Da martedì primo maggio scattano anche in Europa le nuove tariffe commerciali su alluminio e acciaio, già applicate alla Cina – Il Paese più esposto è la Germania, ma l’Italia (che non produce alluminio e non è tra i primissimi esportatori di acciaio) rischia conseguenze indirette anche gravi

Guerra dei dazi alle battute finali, cosa rischia l’Italia

Dazi, via al primo round. Domani, martedì 1 maggio, con la fine della sospensiva accordata all’Europa, scattano con ogni probabilità anche nel Vecchio Continente le nuove tariffe sulle importazioni di acciaio e alluminio (25% e 10%) volute dal presidente Donald Trump e già imposte alla Cina: un ultimo tentativo di mediazione da parte di Bruxelles, dopo l’ultimatum lanciato a Washington da Angela Merkel, Emmanuel Macron e Theresa May tramite un comunicato congiunto, ci sarà ma non dovrebbe produrre effetti. Il presidente Usa sembra infatti intenzionato a tirare dritto: il disavanzo commerciale del Paese, uno dei temi più sensibili per l’attuale amministrazione, non è mai stato così pesante come negli ultimi mesi, con la Cina che – proprio in vista dei dazi – ha esportato nel primo trimestre prodotti verso gli States come non lo aveva mai fatto.

Cosa rischiano i Paesi europei da questa nuova tariffa commerciale? L’Italia non produce alluminio (in attesa del rilancio in Sardegna della fabbrica ex Alcoa), mentre per quanto riguarda l’acciaio non figura tra i primissimi esportatori europei verso gli Usa (è solo il quinto): a rischiare più di tutti in questo senso è la Germania, che dirotta oltre oceano quasi un milione di tonnellate di prodotti finiti in acciaio, con l’Olanda al secondo posto con 632mila tonnellate. L’Italia esporta comunque di più di un Paese come la Francia, e in ogni caso un altro pericolo sono i rischi indiretti: ovvero che le aziende dei Paesi maggiormente colpiti dai dazi sposteranno l’export verso le destinazioni rimaste accessibili, facendo così in qualche modo concorrenza anche alle aziende italiane.

Altra conseguenza indiretta, non meno preoccupante: le aziende siderurgiche europee, che per forza di cose esporteranno meno negli Usa e quindi forse meno in assoluto, taglieranno i beni intermedi che spesso e volentieri acquistano dai fornitori italiani. E il caso vuole che sia proprio la siderurgia tedesca, la più esposta verso il mercato nordamericano, la prima ad acquistare beni intermedi made in Italy.

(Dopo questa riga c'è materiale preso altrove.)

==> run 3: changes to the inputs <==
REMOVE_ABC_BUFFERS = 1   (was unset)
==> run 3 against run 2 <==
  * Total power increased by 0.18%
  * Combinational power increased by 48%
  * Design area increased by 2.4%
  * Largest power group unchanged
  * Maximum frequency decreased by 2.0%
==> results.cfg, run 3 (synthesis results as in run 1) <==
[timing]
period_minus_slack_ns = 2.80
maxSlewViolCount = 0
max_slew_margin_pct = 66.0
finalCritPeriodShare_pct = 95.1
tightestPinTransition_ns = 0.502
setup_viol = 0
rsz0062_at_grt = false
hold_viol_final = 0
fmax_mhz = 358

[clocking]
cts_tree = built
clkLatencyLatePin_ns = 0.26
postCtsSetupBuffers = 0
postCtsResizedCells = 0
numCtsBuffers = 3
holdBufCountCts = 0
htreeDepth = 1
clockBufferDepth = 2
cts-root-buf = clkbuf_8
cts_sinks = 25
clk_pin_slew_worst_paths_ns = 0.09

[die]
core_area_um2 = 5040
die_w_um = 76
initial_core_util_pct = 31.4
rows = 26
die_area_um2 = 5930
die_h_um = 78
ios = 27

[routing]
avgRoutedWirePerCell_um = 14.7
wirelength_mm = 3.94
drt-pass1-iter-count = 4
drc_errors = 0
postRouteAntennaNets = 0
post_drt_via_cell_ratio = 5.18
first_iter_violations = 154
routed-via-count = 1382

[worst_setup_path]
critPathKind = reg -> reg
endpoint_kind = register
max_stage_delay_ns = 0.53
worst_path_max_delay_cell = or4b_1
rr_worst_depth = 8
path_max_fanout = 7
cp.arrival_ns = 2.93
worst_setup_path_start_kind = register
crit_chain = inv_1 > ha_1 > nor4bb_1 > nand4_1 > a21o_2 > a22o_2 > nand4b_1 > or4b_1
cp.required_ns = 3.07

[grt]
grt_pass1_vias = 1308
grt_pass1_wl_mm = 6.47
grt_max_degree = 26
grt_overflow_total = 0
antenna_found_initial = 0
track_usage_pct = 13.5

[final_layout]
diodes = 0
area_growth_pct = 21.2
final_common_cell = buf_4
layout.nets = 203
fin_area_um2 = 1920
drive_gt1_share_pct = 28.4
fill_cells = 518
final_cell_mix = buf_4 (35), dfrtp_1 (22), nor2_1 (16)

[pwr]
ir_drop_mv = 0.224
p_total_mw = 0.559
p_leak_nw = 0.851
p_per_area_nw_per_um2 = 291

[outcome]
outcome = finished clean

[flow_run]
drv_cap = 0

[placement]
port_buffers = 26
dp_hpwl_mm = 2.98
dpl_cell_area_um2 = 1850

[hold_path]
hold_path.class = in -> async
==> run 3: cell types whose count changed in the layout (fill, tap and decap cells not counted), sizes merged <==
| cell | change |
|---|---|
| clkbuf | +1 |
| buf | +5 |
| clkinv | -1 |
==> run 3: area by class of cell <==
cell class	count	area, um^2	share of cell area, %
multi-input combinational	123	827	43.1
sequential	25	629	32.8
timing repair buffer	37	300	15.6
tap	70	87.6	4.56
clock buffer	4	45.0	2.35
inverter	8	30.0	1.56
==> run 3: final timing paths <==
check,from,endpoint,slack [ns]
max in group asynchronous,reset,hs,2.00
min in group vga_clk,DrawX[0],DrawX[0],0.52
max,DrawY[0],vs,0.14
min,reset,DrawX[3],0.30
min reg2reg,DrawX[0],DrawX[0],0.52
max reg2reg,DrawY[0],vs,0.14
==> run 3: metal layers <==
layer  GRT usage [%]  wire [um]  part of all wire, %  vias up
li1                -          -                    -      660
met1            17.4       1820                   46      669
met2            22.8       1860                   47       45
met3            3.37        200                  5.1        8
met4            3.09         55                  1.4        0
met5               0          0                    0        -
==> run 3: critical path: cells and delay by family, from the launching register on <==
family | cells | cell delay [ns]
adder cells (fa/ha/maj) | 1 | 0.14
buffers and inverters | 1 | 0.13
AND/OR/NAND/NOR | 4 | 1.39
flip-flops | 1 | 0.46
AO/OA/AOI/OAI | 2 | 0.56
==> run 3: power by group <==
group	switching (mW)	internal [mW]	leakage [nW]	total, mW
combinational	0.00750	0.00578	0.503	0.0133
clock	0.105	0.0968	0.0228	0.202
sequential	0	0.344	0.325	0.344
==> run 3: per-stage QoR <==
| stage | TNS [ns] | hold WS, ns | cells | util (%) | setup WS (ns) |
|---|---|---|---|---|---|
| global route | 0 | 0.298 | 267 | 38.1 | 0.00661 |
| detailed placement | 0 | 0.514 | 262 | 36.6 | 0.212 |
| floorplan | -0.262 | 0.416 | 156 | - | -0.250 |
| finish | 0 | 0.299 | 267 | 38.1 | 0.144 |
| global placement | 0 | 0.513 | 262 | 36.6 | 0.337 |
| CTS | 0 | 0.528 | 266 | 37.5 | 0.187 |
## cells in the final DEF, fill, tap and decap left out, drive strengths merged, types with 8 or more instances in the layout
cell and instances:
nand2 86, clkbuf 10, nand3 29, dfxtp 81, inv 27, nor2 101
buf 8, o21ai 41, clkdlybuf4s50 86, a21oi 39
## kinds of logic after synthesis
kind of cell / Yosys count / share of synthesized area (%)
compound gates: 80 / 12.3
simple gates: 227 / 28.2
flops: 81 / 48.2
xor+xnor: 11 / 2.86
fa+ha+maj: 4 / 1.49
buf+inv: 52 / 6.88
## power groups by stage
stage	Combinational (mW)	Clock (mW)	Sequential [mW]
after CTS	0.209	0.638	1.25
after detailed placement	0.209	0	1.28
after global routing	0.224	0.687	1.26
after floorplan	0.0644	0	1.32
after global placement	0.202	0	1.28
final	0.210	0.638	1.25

Da non escludere nemmeno il rischio di ulteriori dazi, in una ipotetica spirale di ritorsioni e contro ritorsioni: il made in Italy esporta in tutto negli States, secondo i dati Unimpresa, beni per 37 miliardi di euro, con in testa i macchinari per l’industria ma anche le auto (forse prossimo bersaglio protezionistico di Trump), il settore navi-treni-aerei e l’agroalimentare.

Forse è prematuro agitare lo spauracchio di una nuova possibile recessione, ma di certo in un Paese, come l’Italia, con una ripresa economica piuttosto debole (e sicuramente tra le più deboli dell’area euro) e per di più in un clima politico ancora alquanto incerto, l’eventuale escalation della guerra commerciale innescata da Trump con questa prima tranche di dazi, potrebbe destare in futuro più di una preoccupazione. Non a caso il Def da poco approvato dal governo Gentiloni prevede una perdita di Pil, rispetto allo scenario di base, dello 0,3% nel 2018 e dello 0,7% nel 2019 proprio in caso di approvazione dei nuovi dazi Usa- Europa.